This is what bioinformatics looks like

We offer bioinformatics analysis of next-generation sequencing data so that projects can be done end-to-end and we can be a one-stop shop for investigators. After submitting the next-generation sequencing libraries to the sequencing core, we monitor as they move through their pipeline. When ready, we download the sequences (fastq files) and copy them to our server.
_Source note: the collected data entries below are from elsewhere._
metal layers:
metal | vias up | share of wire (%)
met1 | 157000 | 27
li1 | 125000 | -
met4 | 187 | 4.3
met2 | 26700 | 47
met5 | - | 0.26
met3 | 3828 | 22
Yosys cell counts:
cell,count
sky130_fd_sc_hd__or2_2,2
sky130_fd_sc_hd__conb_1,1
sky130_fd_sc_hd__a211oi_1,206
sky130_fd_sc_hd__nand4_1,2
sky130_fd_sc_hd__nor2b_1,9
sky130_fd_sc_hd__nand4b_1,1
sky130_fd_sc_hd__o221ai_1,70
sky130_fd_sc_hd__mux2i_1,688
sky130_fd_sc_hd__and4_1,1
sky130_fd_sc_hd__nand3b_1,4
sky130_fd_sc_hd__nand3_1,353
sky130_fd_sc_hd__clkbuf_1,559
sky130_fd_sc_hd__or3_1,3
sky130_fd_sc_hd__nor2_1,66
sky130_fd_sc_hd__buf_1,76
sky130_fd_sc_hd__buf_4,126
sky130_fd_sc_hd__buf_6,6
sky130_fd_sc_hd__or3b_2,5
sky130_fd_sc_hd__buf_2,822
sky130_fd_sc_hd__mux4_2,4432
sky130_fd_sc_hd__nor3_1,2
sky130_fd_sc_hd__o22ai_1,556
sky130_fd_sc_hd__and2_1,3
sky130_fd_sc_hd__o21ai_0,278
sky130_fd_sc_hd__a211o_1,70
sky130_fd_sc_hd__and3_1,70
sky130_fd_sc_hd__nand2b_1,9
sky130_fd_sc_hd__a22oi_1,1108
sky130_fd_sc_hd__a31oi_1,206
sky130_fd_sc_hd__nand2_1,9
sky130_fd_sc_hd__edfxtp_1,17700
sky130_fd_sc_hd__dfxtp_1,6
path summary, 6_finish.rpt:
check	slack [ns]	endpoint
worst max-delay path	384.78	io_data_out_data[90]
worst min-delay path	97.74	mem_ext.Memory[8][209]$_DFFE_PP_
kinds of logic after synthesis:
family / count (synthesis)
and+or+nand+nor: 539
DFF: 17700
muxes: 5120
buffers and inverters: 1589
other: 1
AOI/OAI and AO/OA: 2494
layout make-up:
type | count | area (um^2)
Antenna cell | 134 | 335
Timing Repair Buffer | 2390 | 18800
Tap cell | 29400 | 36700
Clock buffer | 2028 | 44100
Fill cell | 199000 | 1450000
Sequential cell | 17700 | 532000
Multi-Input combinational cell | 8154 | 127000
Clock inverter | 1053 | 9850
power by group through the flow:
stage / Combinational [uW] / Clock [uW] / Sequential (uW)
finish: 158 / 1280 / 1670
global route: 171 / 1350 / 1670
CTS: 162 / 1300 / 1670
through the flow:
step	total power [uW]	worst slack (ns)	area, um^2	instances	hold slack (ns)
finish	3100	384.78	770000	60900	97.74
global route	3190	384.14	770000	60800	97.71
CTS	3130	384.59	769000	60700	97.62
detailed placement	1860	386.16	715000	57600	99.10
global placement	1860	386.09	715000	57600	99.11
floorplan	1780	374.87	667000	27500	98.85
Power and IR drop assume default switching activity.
==> ./design.v <==
module ram_16x690(
  input  [3:0]   R0_addr,
  input          R0_en,
                 R0_clk,
  output [689:0] R0_data,
  input  [3:0]   W0_addr,
  input          W0_en,
                 W0_clk,
  input  [689:0] W0_data
);
  reg [689:0] Memory[0:15];
  reg         _R0_en_d0;
  reg [3:0]   _R0_addr_d0;
  always @(posedge R0_clk) begin
    _R0_en_d0 <= R0_en;
    _R0_addr_d0 <= R0_addr;
  end  
  always @(posedge W0_clk) begin
    if (W0_en & 1'h1)
      Memory[W0_addr] <= W0_data;
  end  
  assign R0_data = _R0_en_d0 ? Memory[_R0_addr_d0] : 690'bx;
endmodule
<file path="design/flow/config.mk">
export PLATFORM = sky130hd
export DESIGN_NAME = ram_16x743
export DESIGN_NICKNAME = ram_16x743
export VERILOG_FILES = /design/flow/design.v
export SDC_FILE = /design/flow/constraint.sdc
export NUM_CORES = 4
export LEC_CHECK = 1
export CORE_UTILIZATION = 30
export SYNTH_MEMORY_MAX_BITS = 65536
</file>
<file path="design/flow/constraint.sdc">
current_design ram_16x743

set clk_period 310.7
set clk_io_pct 0.2

create_clock -name clk0 -period $clk_period [get_ports {R0_clk}]
create_clock -name clk1 -period $clk_period [get_ports {W0_clk}]

set non_clock_inputs [all_inputs -no_clocks]
set_input_delay [expr $clk_period * $clk_io_pct] -clock clk0 $non_clock_inputs
set_output_delay [expr $clk_period * $clk_io_pct] -clock clk0 [all_outputs]
</file>
<file path="design/flow/design.v">
module ram_16x743(
  input  [3:0]   R0_addr,
  input          R0_en,
                 R0_clk,
  output [742:0] R0_data,
  input  [3:0]   W0_addr,
  input          W0_en,
                 W0_clk,
  input  [742:0] W0_data
);
  reg [742:0] Memory[0:15];
  reg         _R0_en_d0;
  reg [3:0]   _R0_addr_d0;
  always @(posedge R0_clk) begin
    _R0_en_d0 <= R0_en;
    _R0_addr_d0 <= R0_addr;
  end  
  always @(posedge W0_clk) begin
    if (W0_en & 1'h1)
      Memory[W0_addr] <= W0_data;
  end  
  assign R0_data = _R0_en_d0 ? Memory[_R0_addr_d0] : 743'bx;
endmodule
</file>
[flow/run.sh]
#!/bin/bash
# OpenROAD 26Q1-2900-gdf79404cd8, Yosys 0.63+post, stock flow scripts
make -C /OpenROAD-flow-scripts/flow DESIGN_CONFIG=/design/flow/config.mk WORK_HOME=/design/flow/orfs finish
[flow/constraint.sdc]
current_design ram_8x72

set clk_period 2.1
set clk_io_pct 0.2

create_clock -name clk0 -period $clk_period [get_ports {W0_clk}]

set non_clock_inputs [all_inputs -no_clocks]
set_input_delay [expr $clk_period * $clk_io_pct] -clock clk0 $non_clock_inputs
set_output_delay [expr $clk_period * $clk_io_pct] -clock clk0 [all_outputs]
[flow/config.mk]
export PLATFORM = sky130hd
export DESIGN_NAME = ram_8x72
export DESIGN_NICKNAME = ram_8x72
export VERILOG_FILES = /design/flow/design.v
export SDC_FILE = /design/flow/constraint.sdc
export NUM_CORES = 4
export LEC_CHECK = 1
export CORE_UTILIZATION = 40
[flow/design.v]
module ram_8x72(
  input  [2:0]  R0_addr,
  input         R0_en,
                R0_clk,
  output [71:0] R0_data,
  input  [2:0]  W0_addr,
  input         W0_en,
                W0_clk,
  input  [71:0] W0_data,
  input  [35:0] W0_mask
);
  reg [71:0] Memory[0:7];
  always @(posedge W0_clk) begin
    if (W0_en & W0_mask[0])
      Memory[W0_addr][32'h0 +: 2] <= W0_data[1:0];
    if (W0_en & W0_mask[1])
      Memory[W0_addr][32'h2 +: 2] <= W0_data[3:2];
    if (W0_en & W0_mask[2])
      Memory[W0_addr][32'h4 +: 2] <= W0_data[5:4];
    if (W0_en & W0_mask[3])
      Memory[W0_addr][32'h6 +: 2] <= W0_data[7:6];
    if (W0_en & W0_mask[4])
      Memory[W0_addr][32'h8 +: 2] <= W0_data[9:8];
    if (W0_en & W0_mask[5])
      Memory[W0_addr][32'hA +: 2] <= W0_data[11:10];
    if (W0_en & W0_mask[6])
      Memory[W0_addr][32'hC +: 2] <= W0_data[13:12];
    if (W0_en & W0_mask[7])
      Memory[W0_addr][32'hE +: 2] <= W0_data[15:14];
    if (W0_en & W0_mask[8])
      Memory[W0_addr][32'h10 +: 2] <= W0_data[17:16];
    if (W0_en & W0_mask[9])
      Memory[W0_addr][32'h12 +: 2] <= W0_data[19:18];
    if (W0_en & W0_mask[10])
      Memory[W0_addr][32'h14 +: 2] <= W0_data[21:20];
    if (W0_en & W0_mask[11])
      Memory[W0_addr][32'h16 +: 2] <= W0_data[23:22];
    if (W0_en & W0_mask[12])
      Memory[W0_addr][32'h18 +: 2] <= W0_data[25:24];
    if (W0_en & W0_mask[13])
      Memory[W0_addr][32'h1A +: 2] <= W0_data[27:26];
    if (W0_en & W0_mask[14])
      Memory[W0_addr][32'h1C +: 2] <= W0_data[29:28];
    if (W0_en & W0_mask[15])
      Memory[W0_addr][32'h1E +: 2] <= W0_data[31:30];
    if (W0_en & W0_mask[16])
      Memory[W0_addr][32'h20 +: 2] <= W0_data[33:32];
    if (W0_en & W0_mask[17])
      Memory[W0_addr][32'h22 +: 2] <= W0_data[35:34];
    if (W0_en & W0_mask[18])
      Memory[W0_addr][32'h24 +: 2] <= W0_data[37:36];
    if (W0_en & W0_mask[19])
      Memory[W0_addr][32'h26 +: 2] <= W0_data[39:38];
    if (W0_en & W0_mask[20])
      Memory[W0_addr][32'h28 +: 2] <= W0_data[41:40];
    if (W0_en & W0_mask[21])
      Memory[W0_addr][32'h2A +: 2] <= W0_data[43:42];
    if (W0_en & W0_mask[22])
      Memory[W0_addr][32'h2C +: 2] <= W0_data[45:44];
    if (W0_en & W0_mask[23])
      Memory[W0_addr][32'h2E +: 2] <= W0_data[47:46];
    if (W0_en & W0_mask[24])
      Memory[W0_addr][32'h30 +: 2] <= W0_data[49:48];
    if (W0_en & W0_mask[25])
      Memory[W0_addr][32'h32 +: 2] <= W0_data[51:50];
    if (W0_en & W0_mask[26])
      Memory[W0_addr][32'h34 +: 2] <= W0_data[53:52];
    if (W0_en & W0_mask[27])
      Memory[W0_addr][32'h36 +: 2] <= W0_data[55:54];
    if (W0_en & W0_mask[28])
      Memory[W0_addr][32'h38 +: 2] <= W0_data[57:56];
    if (W0_en & W0_mask[29])
      Memory[W0_addr][32'h3A +: 2] <= W0_data[59:58];
    if (W0_en & W0_mask[30])
      Memory[W0_addr][32'h3C +: 2] <= W0_data[61:60];
    if (W0_en & W0_mask[31])
      Memory[W0_addr][32'h3E +: 2] <= W0_data[63:62];
    if (W0_en & W0_mask[32])
      Memory[W0_addr][32'h40 +: 2] <= W0_data[65:64];
    if (W0_en & W0_mask[33])
      Memory[W0_addr][32'h42 +: 2] <= W0_data[67:66];
    if (W0_en & W0_mask[34])
      Memory[W0_addr][32'h44 +: 2] <= W0_data[69:68];
    if (W0_en & W0_mask[35])
      Memory[W0_addr][32'h46 +: 2] <= W0_data[71:70];
  end  
  assign R0_data = R0_en ? Memory[R0_addr] : 72'bx;
endmodule
### design/flow/config.mk
export PLATFORM = sky130hd
export DESIGN_NAME = regfile
export DESIGN_NICKNAME = regfile
export VERILOG_FILES = /design/flow/design.v
export SDC_FILE = /design/flow/constraint.sdc
export NUM_CORES = 4
export LEC_CHECK = 1
export CORE_UTILIZATION = 40
### design/flow/constraint.sdc
current_design regfile

set clk_period 8.2
set clk_io_pct 0.2

create_clock -name clk0 -period $clk_period [get_ports {clk}]

set non_clock_inputs [all_inputs -no_clocks]
set_input_delay [expr $clk_period * $clk_io_pct] -clock clk0 $non_clock_inputs
set_output_delay [expr $clk_period * $clk_io_pct] -clock clk0 [all_outputs]
### design/flow/design.v
`timescale 1ns / 1ps
module regfile(
    input wire clk,
    input wire we3,
    input wire stallW,
    input wire rst,             
    input wire[4:0] ra1, ra2, wa3,
    input wire[31:0] wd3,
    output wire[31:0] rd1, rd2
);
    reg [31:0] rf[31:0];
    integer i;
    always @(negedge clk or posedge rst) begin   
        if (rst) begin
            for (i = 0; i < 32; i = i + 1) begin
                rf[i] <= 32'h00000000; 
            end
        end
        else if (we3 & ~stallW) begin
            rf[wa3] <= wd3;
        end
    end
    assign rd1 = (ra1 != 0) ? rf[ra1] : 0;
    assign rd2 = (ra2 != 0) ? rf[ra2] : 0;
endmodule
### design/flow/run.sh
#!/bin/bash
# OpenROAD 26Q1-2900-gdf79404cd8, Yosys 0.63+post, stock flow scripts
make -C /OpenROAD-flow-scripts/flow DESIGN_CONFIG=/design/flow/config.mk WORK_HOME=/design/flow/orfs finish
==> results.py <==
# Physical implementation metrics
metrics = {
    "run": {
        "maxCapViolCount": 0,
        "warnings": 33,
    },
    "placement": {
        "globalplace.congestion": 1.051,
        "place_area_um2": 56220,
        "place_ws_ns": -0.1073,
        "hpwl_mm": 183.6,
        "io_buffers": 114,
    },
    "critical_path": {
        "endpoint_kind": "primary output",
        "crit_slowest_cell": "or4_4",
        "max_stage_delay_ns": 0.57,
        "worst-setup-path-type": "flip-flop to primary output",
        "start_kind": "flip-flop",
        "r2r_end": "rf[22][6]",
        "path_max_fanout": 2,
        "cp_cell_sequence": "mux2i_2, or4_1, o2111ai_2, a221o_1, or4_4, buf_6",
        "worst-path-buf-inv": 1,
        "worstPathRequired_ns": 6.56,
        "rr_startpoint": "rf[22][6]",
        "rrSetupSlack_ns": 7.20,
        "reg2reg_depth": 3,
        "crit_arrival_ns": 6.63,
        "cpLargestDelayFamily": "simple AND/OR/NAND/NOR gates",
        "cp_num_cells": 6,
    },
    "routing": {
        "num_vias": 46080,
        "avgViaCountPerCell": 7.298,
        "wl_per_cell_um": 46.76,
        "drt_drc_violations_left": 0,
        "initialDrtViolationCount": 5700,
        "first_pass_iters": 6,
        "ant_nets": 0,
        "routed_wl_mm": 295.2,
    },
    "global_route": {
        "first_global_vias": 45100,
        "gr-usage-all-layers_pct": 48.26,
        "grt_max_degree": 104,
        "antenna_found_initial": 48,
        "overflow": 0,
        "grt_pass1_wl_mm": 397.2,
    },
    "floorplanning": {
        "ios": 115,
        "core-area_um2": 125600,
        "die_h_um": 357.7,
        "die-area_um2": 127900,
        "chipWidth_um": 357.7,
        "initial_utilization_pct": 40.29,
        "rows": 130,
    },
    "cells_and_area": {
        "fillCellCount": 10950,
        "top_regs": "rf (992)",
        "logic_area_um2": 26370,
        "ff_latch_area_um2": 24820,
        "fin_area_um2": 62710,
        "area_growth_pct": 23.94,
        "top_register": "rf",
        "fin_util_pct": 49.94,
        "drive_gt1_share_pct": 44.51,
        "largest_reg_flops": 992,
    },
    "power": {
        "power_density_nw_per_um2": 216.8,
        "p_leak_nw": 28.75,
        "power_mw": 13.59,
        "irDropWorstVdd_v": 0.0001884,
    },
    "clock_tree": {
        "cts_tree": "yes",
        "clock_sinks": 992,
        "h-tree-depth": 3,
        "numCtsBuffers": 112,
        "clkLatencyLatePin_ns": 0.68,
        "cts_root_buf": "clkbuf_16",
        "path_clk_slew_ns": 0.05,
        "clk_path_buf_depth": 3,
    },
    "logic_synthesis": {
        "synth_seq_share_pct": 49.06,
        "ys_cells": 4266,
        "synth_cell_types": 67,
        "yosys_warnings": 2,
        "synth.avg_cell_area_um2": 11.86,
        "synth_flops": 992,
        "ys_chip_area_um2": 50590,
        "syn_area_um2": 50590,
        "syn_inst": 4266,
        "synth-edff-count": 0,
        "async_flop_share_pct": 100.0,
        "ff_type": "dfrtn_1",
    },
    "final_timing": {
        "final-hold-violation-count": 0,
        "clock_skew_ns": 0,
        "rsz0062_at_grt": "true",
        "max-slew-margin-rel_pct": 12.68,
        "hold_slack_ns": 0.4643,
        "worst_slew_pin_slew_ns": 1.307,
        "setup_viol": 2,
        "setup_slack_ns": -0.07405,
        "slew_viol_final": 0,
    },
    "min_path": {
        "min_from": "rf[17][31]",
        "min_path_cells": 1,
        "hold_end": "rf[17][31]",
        "hp-class": "flip-flop to flip-flop",
    },
    "run_status": {
        "violations": "setup timing",
        "status": "finished with violations",
    },
}
worst max path at each step:
stage                       from      end
after CTS              rf[5][31]  rd1[31]
after global routing  rf[19][31]  rd2[31]
final                  rf[5][31]  rd1[31]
Our standard analysis includes quality assessment of the sequencing data received from the investigator of the sequencing core and generation of summary statistics (i.e. raw and filtered read counts, alignment rates). Moreover we will perform data exploration techniques such as principal component analysis and clustering. Finally, we will perform differential analysis across groups as indicated by the investigator's study design. Besides the result files, we will provide a detailed report describing each step of the data QC and analysis.

Software we commonly use includes:

  • MultiQC
  • DESeq2
  • Limma
  • methylKit
  • ChromHMM

Some projects are more complex than others and require the development of unique bioinformatics pipelines. If you have a project that deviates from the standard analysis, we will work with you to determine an efficient and cost-effective approach.


  • What is a typical turn around time for bioinformatics analysis?
    • The turn around time for the bioinformatics analysis varies greatly depending on the nature of your data, the study design, analysis requested, and also on the overall work load of the service core at the time. A typical project often takes ~3 weeks to finish from the time our bioinformatics team starts the analysis.
  • What data is provided to clients following bioinformatics analysis, and how?
    • The exact results provided depends to the analysis requested. Once the analyses are completed we upload the raw data, along with the results and analysis reports on the secure OHSU-based cloud service called Box. We send you the link to this data and you can easily access your data for downloading.
  • What skills/software are required to handle the results?
    • Proficiency in Microsoft Excel is crucial for exploring the results summary tables. Familiarity with the UCSC genome browser and the igv data visualization tool is extremely helpful in exploring the epigenetic and genetic landscape of regions of interest. Tutorials for these browsers are available online. Moreover, EC personnel can provide some personalized training.
  • What kind of sequencing should I do? 
    • Our assays are based on Illumina sequencing. the specific platform, read length, and coverage will depend on the assay and will be selected by the EC.
  • How can I determine if my project requires a standard or custom analysis?
    • Most projects can be done using our established computational pipelines. However, some projects might require for us to create custom pipelines to address additional questions. The EC will be in constant communication with the investigator in order to find the most cost-efficient but rigorous approach.